Task brief =
Beneath this line are the data; copy exactly the part of them that opens with the line containing "at the top." and closes with the line containing "BIT_AMUX + 1;", and only that part.
── Information
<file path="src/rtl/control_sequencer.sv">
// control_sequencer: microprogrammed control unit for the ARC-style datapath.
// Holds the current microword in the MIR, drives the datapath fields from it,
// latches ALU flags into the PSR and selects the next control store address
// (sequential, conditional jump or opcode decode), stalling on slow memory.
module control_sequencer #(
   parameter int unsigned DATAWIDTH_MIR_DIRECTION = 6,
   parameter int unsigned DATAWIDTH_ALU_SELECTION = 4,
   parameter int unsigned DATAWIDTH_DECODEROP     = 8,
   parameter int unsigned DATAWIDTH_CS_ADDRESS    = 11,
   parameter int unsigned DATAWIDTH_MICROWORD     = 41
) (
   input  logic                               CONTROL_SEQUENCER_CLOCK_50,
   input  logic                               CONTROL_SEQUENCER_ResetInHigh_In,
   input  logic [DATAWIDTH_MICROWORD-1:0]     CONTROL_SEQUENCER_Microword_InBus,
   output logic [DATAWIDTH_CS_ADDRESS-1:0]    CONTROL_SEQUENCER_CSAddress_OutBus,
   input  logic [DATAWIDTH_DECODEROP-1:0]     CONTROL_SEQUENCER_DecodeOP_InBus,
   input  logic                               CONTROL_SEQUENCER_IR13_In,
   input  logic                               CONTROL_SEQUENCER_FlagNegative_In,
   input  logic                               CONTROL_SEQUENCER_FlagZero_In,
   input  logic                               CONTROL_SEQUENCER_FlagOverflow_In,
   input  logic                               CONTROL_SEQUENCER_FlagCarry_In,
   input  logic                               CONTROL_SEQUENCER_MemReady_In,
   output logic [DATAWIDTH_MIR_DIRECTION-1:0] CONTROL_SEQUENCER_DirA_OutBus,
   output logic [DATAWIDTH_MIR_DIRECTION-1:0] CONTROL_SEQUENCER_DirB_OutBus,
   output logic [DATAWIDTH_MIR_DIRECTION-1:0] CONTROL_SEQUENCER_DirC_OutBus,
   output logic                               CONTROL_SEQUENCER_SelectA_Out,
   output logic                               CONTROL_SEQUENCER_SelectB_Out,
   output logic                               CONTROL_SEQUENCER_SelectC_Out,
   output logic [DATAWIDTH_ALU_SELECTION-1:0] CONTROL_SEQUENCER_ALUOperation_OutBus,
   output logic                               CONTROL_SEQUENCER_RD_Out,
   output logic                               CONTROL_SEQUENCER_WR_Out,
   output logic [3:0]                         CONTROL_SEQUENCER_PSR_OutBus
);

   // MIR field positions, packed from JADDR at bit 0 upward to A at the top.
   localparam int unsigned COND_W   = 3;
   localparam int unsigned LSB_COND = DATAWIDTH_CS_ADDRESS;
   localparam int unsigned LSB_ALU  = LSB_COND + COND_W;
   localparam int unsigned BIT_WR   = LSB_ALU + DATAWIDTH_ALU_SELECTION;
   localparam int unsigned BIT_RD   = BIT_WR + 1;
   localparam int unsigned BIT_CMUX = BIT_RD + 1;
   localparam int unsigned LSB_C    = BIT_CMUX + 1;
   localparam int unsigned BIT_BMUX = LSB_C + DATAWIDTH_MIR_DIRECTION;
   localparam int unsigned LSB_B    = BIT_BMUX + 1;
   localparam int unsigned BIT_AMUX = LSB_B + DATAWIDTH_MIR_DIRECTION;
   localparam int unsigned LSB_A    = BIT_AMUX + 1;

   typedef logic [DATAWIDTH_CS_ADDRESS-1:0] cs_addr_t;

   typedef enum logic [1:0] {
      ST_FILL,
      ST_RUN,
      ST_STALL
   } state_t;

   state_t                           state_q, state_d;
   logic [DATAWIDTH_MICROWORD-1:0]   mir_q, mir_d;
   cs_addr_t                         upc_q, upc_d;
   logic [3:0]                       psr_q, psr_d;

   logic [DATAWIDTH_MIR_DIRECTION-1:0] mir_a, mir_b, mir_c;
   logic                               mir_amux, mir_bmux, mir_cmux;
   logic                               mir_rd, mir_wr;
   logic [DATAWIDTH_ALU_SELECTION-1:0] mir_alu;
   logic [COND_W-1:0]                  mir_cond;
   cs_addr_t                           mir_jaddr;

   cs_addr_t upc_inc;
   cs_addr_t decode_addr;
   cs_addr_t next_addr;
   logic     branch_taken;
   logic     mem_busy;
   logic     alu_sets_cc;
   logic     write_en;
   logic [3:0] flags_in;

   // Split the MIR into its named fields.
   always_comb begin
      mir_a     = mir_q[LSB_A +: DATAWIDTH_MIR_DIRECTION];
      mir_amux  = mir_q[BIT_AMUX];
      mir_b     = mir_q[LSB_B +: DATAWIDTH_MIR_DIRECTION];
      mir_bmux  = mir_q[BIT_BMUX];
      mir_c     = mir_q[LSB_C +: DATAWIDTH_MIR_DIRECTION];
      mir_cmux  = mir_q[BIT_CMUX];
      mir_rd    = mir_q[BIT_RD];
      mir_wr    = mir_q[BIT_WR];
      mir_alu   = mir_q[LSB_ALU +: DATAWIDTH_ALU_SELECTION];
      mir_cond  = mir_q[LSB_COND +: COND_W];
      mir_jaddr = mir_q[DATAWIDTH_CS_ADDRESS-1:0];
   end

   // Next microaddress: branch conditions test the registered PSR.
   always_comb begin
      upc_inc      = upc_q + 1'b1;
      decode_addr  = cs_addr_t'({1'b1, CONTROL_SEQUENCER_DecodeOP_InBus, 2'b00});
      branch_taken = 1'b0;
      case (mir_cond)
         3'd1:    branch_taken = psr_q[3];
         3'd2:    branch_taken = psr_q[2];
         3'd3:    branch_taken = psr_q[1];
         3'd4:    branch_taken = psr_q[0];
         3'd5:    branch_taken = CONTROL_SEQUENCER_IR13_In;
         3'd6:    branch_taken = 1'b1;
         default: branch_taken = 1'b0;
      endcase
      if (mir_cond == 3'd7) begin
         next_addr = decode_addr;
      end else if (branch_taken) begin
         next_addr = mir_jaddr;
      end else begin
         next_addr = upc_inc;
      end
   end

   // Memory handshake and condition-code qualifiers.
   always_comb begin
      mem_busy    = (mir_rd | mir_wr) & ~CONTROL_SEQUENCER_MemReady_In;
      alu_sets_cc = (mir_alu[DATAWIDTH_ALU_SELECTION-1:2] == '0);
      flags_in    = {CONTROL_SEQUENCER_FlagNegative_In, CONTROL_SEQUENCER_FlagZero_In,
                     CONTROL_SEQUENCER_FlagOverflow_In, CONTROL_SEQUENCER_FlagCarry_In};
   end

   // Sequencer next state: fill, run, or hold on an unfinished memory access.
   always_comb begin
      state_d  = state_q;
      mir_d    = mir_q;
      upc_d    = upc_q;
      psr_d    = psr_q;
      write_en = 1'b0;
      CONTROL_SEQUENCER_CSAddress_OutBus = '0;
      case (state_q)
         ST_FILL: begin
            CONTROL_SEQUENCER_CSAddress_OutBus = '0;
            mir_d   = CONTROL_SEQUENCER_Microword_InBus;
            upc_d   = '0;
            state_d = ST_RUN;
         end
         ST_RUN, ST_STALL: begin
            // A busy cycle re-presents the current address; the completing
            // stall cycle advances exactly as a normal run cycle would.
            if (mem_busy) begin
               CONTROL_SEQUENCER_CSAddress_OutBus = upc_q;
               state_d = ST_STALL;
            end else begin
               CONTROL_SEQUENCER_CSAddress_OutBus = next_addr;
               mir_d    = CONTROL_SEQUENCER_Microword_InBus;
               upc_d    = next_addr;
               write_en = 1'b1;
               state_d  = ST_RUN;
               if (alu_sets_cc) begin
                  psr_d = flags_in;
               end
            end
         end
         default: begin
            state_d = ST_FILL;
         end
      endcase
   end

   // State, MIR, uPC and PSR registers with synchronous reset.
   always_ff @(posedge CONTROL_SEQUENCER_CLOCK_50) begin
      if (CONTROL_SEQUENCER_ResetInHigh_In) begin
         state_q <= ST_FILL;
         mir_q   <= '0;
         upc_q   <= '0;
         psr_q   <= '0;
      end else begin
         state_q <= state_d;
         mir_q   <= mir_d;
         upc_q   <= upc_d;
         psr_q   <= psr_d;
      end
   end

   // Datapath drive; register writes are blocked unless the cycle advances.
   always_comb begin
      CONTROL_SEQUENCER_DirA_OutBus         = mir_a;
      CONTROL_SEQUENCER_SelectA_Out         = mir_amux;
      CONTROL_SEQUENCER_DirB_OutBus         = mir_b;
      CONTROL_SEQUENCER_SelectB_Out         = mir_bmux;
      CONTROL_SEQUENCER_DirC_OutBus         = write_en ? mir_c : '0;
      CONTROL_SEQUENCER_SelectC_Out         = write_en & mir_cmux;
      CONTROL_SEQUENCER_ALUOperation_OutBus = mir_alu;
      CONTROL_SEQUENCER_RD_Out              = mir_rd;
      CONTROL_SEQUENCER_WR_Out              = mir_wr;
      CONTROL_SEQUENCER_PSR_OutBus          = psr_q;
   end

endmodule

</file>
────
── Information
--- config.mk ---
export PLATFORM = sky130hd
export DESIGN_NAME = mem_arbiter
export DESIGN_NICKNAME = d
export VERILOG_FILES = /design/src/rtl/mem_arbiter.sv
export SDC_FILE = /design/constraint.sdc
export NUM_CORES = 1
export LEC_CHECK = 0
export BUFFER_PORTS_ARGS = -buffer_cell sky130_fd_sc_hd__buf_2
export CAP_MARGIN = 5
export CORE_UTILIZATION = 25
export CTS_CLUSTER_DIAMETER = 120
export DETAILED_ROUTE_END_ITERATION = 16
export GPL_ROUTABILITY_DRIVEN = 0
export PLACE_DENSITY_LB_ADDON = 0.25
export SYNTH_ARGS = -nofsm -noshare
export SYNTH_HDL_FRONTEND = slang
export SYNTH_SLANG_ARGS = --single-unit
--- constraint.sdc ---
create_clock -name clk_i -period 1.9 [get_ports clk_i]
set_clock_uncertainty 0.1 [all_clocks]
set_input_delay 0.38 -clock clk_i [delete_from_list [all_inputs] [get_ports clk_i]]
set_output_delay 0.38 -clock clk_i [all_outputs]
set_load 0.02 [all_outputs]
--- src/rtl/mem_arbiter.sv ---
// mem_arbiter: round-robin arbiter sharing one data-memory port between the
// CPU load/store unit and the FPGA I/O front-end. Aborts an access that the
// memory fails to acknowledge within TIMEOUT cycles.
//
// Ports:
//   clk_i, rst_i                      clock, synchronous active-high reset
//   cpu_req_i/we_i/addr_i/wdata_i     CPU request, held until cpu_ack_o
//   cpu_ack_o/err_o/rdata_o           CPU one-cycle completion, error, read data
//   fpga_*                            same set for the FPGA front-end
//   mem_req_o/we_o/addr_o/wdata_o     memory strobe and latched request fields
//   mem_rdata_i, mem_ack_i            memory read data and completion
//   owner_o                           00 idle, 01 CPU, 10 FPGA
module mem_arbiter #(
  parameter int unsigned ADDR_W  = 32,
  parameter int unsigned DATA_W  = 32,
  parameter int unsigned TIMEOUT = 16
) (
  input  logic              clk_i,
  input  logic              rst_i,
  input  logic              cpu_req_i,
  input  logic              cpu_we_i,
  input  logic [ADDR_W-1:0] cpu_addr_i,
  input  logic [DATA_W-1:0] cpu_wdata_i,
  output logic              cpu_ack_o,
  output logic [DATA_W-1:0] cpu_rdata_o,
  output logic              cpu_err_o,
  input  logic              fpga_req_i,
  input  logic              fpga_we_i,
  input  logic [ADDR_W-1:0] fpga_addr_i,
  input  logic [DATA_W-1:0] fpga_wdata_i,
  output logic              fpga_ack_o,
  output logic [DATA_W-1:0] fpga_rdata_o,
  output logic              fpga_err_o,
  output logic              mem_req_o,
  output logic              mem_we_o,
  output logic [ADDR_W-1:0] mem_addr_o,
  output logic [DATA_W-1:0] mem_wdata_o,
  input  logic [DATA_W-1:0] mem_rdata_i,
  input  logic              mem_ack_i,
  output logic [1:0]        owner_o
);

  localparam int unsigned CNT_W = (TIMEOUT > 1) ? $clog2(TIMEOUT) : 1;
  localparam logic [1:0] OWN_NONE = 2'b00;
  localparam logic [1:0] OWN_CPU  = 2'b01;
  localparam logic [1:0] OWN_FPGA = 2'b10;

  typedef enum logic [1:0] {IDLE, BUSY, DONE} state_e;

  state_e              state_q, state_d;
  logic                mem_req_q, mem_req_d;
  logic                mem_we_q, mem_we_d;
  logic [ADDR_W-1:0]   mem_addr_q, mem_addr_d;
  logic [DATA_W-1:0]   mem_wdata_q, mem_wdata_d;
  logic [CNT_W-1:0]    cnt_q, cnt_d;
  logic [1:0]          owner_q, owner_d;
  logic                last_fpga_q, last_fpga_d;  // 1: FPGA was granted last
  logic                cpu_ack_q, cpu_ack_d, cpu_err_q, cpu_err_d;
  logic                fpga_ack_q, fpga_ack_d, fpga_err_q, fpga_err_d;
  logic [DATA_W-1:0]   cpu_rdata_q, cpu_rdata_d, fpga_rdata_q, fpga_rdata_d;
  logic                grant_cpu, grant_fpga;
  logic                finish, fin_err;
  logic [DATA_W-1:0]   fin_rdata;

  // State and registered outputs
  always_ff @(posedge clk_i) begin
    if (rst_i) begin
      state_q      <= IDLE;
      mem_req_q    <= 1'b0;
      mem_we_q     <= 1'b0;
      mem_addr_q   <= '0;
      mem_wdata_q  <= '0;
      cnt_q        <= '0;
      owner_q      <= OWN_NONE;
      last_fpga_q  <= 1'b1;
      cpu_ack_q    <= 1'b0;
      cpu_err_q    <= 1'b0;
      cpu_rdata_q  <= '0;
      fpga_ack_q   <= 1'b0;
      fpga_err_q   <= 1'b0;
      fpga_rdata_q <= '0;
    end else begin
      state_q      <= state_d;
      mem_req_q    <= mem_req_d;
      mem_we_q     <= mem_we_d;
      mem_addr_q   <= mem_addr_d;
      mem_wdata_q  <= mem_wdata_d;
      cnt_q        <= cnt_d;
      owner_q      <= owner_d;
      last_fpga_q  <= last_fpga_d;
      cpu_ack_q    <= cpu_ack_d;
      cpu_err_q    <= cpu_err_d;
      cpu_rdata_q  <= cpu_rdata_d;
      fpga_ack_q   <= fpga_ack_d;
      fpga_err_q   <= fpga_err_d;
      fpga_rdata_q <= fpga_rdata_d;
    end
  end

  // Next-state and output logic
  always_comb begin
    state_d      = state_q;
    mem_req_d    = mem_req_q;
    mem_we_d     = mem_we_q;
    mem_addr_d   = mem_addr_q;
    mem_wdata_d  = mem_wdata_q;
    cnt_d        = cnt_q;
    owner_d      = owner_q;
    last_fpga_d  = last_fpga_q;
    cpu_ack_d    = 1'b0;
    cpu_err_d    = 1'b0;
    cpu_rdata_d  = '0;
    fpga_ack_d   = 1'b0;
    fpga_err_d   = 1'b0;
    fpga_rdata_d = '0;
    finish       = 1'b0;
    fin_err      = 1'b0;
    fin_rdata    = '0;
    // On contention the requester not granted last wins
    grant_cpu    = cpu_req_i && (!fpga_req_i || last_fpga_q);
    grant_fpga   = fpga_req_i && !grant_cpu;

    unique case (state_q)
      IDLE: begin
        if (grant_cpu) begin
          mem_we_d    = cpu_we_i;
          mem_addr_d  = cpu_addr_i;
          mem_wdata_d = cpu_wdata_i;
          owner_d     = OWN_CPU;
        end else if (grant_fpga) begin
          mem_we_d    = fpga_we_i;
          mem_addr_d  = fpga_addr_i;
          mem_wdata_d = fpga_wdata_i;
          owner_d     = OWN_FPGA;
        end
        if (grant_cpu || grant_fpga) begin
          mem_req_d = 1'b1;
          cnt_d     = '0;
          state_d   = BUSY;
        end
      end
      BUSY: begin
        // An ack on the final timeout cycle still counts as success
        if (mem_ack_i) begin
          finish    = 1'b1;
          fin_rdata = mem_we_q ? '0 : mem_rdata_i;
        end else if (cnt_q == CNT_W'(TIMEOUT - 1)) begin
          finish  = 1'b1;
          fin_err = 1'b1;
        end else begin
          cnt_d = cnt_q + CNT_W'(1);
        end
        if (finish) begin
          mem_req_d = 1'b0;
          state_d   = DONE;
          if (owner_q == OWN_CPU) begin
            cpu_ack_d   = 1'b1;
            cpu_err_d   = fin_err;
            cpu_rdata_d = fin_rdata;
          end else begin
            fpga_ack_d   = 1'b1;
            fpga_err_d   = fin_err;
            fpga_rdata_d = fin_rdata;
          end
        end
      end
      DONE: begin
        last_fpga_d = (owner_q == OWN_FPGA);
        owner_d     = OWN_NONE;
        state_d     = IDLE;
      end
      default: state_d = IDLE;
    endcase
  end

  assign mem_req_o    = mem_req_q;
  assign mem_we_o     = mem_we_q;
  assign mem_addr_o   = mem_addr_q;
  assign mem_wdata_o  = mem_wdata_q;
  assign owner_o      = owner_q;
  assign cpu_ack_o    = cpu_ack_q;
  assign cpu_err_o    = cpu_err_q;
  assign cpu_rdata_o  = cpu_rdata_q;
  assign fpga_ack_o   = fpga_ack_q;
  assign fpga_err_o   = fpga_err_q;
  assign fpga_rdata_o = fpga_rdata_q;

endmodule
────
Answer to this exercise =
   // MIR field positions, packed from JADDR at bit 0 upward to A at the top.
   localparam int unsigned COND_W   = 3;
   localparam int unsigned LSB_COND = DATAWIDTH_CS_ADDRESS;
   localparam int unsigned LSB_ALU  = LSB_COND + COND_W;
   localparam int unsigned BIT_WR   = LSB_ALU + DATAWIDTH_ALU_SELECTION;
   localparam int unsigned BIT_RD   = BIT_WR + 1;
   localparam int unsigned BIT_CMUX = BIT_RD + 1;
   localparam int unsigned LSB_C    = BIT_CMUX + 1;
   localparam int unsigned BIT_BMUX = LSB_C + DATAWIDTH_MIR_DIRECTION;
   localparam int unsigned LSB_B    = BIT_BMUX + 1;
   localparam int unsigned BIT_AMUX = LSB_B + DATAWIDTH_MIR_DIRECTION;
   localparam int unsigned LSB_A    = BIT_AMUX + 1;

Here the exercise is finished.